Each line of the data below from the one holding "Settings changed: CAP_MARGIN" to the one holding "Sequential power is", inclusive, is to be reproduced exactly; no other line belongs in the answer.

BEGIN Exercise data

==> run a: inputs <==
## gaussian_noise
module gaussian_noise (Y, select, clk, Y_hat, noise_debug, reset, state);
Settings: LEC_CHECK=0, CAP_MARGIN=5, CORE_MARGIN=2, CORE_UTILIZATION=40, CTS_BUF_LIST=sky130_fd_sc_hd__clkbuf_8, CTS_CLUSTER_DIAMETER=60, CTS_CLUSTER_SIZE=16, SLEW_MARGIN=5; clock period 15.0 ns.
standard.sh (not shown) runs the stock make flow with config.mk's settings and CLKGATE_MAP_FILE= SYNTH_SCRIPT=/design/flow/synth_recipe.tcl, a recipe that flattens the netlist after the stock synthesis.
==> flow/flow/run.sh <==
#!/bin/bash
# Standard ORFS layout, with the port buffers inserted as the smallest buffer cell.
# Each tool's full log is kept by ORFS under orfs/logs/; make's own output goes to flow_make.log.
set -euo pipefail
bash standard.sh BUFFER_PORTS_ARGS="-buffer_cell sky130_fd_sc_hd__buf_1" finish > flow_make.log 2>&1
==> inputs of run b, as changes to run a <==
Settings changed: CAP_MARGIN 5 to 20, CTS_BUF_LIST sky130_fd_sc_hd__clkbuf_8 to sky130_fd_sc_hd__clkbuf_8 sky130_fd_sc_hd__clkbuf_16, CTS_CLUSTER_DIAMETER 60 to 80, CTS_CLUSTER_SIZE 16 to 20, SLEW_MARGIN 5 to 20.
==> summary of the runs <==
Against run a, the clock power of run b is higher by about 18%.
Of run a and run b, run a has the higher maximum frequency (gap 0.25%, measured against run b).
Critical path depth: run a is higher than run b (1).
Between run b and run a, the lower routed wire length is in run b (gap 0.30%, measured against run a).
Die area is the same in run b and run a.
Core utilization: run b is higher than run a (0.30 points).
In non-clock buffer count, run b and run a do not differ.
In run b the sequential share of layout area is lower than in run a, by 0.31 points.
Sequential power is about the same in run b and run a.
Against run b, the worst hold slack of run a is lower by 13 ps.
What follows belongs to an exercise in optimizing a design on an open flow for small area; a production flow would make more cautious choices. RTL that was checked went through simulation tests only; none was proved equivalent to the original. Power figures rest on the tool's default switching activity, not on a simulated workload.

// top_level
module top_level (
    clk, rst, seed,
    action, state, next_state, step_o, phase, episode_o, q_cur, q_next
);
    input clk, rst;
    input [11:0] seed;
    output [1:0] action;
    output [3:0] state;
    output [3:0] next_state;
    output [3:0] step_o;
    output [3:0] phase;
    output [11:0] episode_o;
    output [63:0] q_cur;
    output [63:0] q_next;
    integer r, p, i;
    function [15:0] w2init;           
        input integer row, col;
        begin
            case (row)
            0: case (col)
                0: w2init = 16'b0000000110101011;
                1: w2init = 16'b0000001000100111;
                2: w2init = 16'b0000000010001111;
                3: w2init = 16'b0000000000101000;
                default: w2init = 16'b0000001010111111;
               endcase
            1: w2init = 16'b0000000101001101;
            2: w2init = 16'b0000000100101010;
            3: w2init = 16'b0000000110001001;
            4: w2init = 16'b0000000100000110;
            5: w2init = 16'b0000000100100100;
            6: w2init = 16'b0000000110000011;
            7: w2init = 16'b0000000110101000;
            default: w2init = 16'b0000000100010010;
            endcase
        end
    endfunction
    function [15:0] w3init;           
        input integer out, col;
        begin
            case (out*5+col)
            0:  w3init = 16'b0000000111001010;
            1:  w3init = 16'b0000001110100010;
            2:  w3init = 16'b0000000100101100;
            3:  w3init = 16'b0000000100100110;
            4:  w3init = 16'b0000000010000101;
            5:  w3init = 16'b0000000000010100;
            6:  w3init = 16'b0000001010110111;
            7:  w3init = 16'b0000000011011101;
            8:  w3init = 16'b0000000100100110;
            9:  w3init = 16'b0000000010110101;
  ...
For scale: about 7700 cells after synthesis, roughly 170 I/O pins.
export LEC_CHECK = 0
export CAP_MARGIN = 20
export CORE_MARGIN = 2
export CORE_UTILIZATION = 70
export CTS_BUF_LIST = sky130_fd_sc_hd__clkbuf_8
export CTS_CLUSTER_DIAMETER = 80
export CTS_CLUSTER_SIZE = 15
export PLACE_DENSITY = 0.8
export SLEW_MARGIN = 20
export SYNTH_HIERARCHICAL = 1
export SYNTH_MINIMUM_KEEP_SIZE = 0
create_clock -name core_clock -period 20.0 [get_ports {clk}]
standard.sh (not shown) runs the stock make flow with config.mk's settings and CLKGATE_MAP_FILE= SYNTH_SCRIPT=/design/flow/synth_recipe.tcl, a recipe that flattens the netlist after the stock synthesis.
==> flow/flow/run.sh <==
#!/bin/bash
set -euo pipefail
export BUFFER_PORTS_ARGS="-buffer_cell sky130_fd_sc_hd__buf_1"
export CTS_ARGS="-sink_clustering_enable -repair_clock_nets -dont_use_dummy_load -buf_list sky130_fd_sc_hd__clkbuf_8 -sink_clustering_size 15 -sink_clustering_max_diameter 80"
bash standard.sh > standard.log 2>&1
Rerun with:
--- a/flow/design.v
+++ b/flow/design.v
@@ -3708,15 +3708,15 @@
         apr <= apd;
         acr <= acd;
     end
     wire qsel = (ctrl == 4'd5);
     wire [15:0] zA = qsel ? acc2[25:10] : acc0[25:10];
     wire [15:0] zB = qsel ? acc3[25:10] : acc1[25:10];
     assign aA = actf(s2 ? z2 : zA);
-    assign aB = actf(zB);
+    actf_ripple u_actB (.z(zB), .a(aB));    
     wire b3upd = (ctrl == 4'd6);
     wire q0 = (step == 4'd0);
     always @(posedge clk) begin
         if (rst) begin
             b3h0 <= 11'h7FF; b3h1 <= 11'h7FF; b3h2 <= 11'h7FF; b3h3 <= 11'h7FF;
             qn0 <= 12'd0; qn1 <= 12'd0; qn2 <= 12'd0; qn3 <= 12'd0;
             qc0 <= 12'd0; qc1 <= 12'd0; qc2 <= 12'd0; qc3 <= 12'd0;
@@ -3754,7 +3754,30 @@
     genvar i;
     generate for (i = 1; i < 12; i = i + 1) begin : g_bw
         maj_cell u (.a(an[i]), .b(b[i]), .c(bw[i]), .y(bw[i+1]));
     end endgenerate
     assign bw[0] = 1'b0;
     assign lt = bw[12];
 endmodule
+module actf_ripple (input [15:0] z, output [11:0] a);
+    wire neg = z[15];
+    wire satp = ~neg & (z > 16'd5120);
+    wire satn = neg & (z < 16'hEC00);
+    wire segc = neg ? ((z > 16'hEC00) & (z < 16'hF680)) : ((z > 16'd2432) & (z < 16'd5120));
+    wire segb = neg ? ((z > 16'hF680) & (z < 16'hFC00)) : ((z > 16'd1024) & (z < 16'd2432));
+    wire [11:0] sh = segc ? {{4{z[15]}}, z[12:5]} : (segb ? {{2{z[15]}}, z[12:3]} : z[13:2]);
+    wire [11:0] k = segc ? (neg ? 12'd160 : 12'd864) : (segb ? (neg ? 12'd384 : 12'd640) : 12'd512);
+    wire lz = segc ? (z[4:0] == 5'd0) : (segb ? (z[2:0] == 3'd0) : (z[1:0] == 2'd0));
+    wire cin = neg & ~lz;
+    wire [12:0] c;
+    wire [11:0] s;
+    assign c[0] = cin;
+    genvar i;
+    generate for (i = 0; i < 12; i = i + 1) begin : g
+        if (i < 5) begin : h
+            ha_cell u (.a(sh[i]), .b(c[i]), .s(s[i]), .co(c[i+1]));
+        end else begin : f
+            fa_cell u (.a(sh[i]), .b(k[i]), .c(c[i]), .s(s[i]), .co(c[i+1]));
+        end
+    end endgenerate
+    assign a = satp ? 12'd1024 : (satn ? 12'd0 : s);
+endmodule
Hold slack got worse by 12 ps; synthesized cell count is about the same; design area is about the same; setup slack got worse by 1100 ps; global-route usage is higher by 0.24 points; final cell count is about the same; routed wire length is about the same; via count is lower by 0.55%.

END Exercise data

**Response for this exercise**.
Settings changed: CAP_MARGIN 5 to 20, CTS_BUF_LIST sky130_fd_sc_hd__clkbuf_8 to sky130_fd_sc_hd__clkbuf_8 sky130_fd_sc_hd__clkbuf_16, CTS_CLUSTER_DIAMETER 60 to 80, CTS_CLUSTER_SIZE 16 to 20, SLEW_MARGIN 5 to 20.
==> summary of the runs <==
Against run a, the clock power of run b is higher by about 18%.
Of run a and run b, run a has the higher maximum frequency (gap 0.25%, measured against run b).
Critical path depth: run a is higher than run b (1).
Between run b and run a, the lower routed wire length is in run b (gap 0.30%, measured against run a).
Die area is the same in run b and run a.
Core utilization: run b is higher than run a (0.30 points).
In non-clock buffer count, run b and run a do not differ.
In run b the sequential share of layout area is lower than in run a, by 0.31 points.
Sequential power is about the same in run b and run a.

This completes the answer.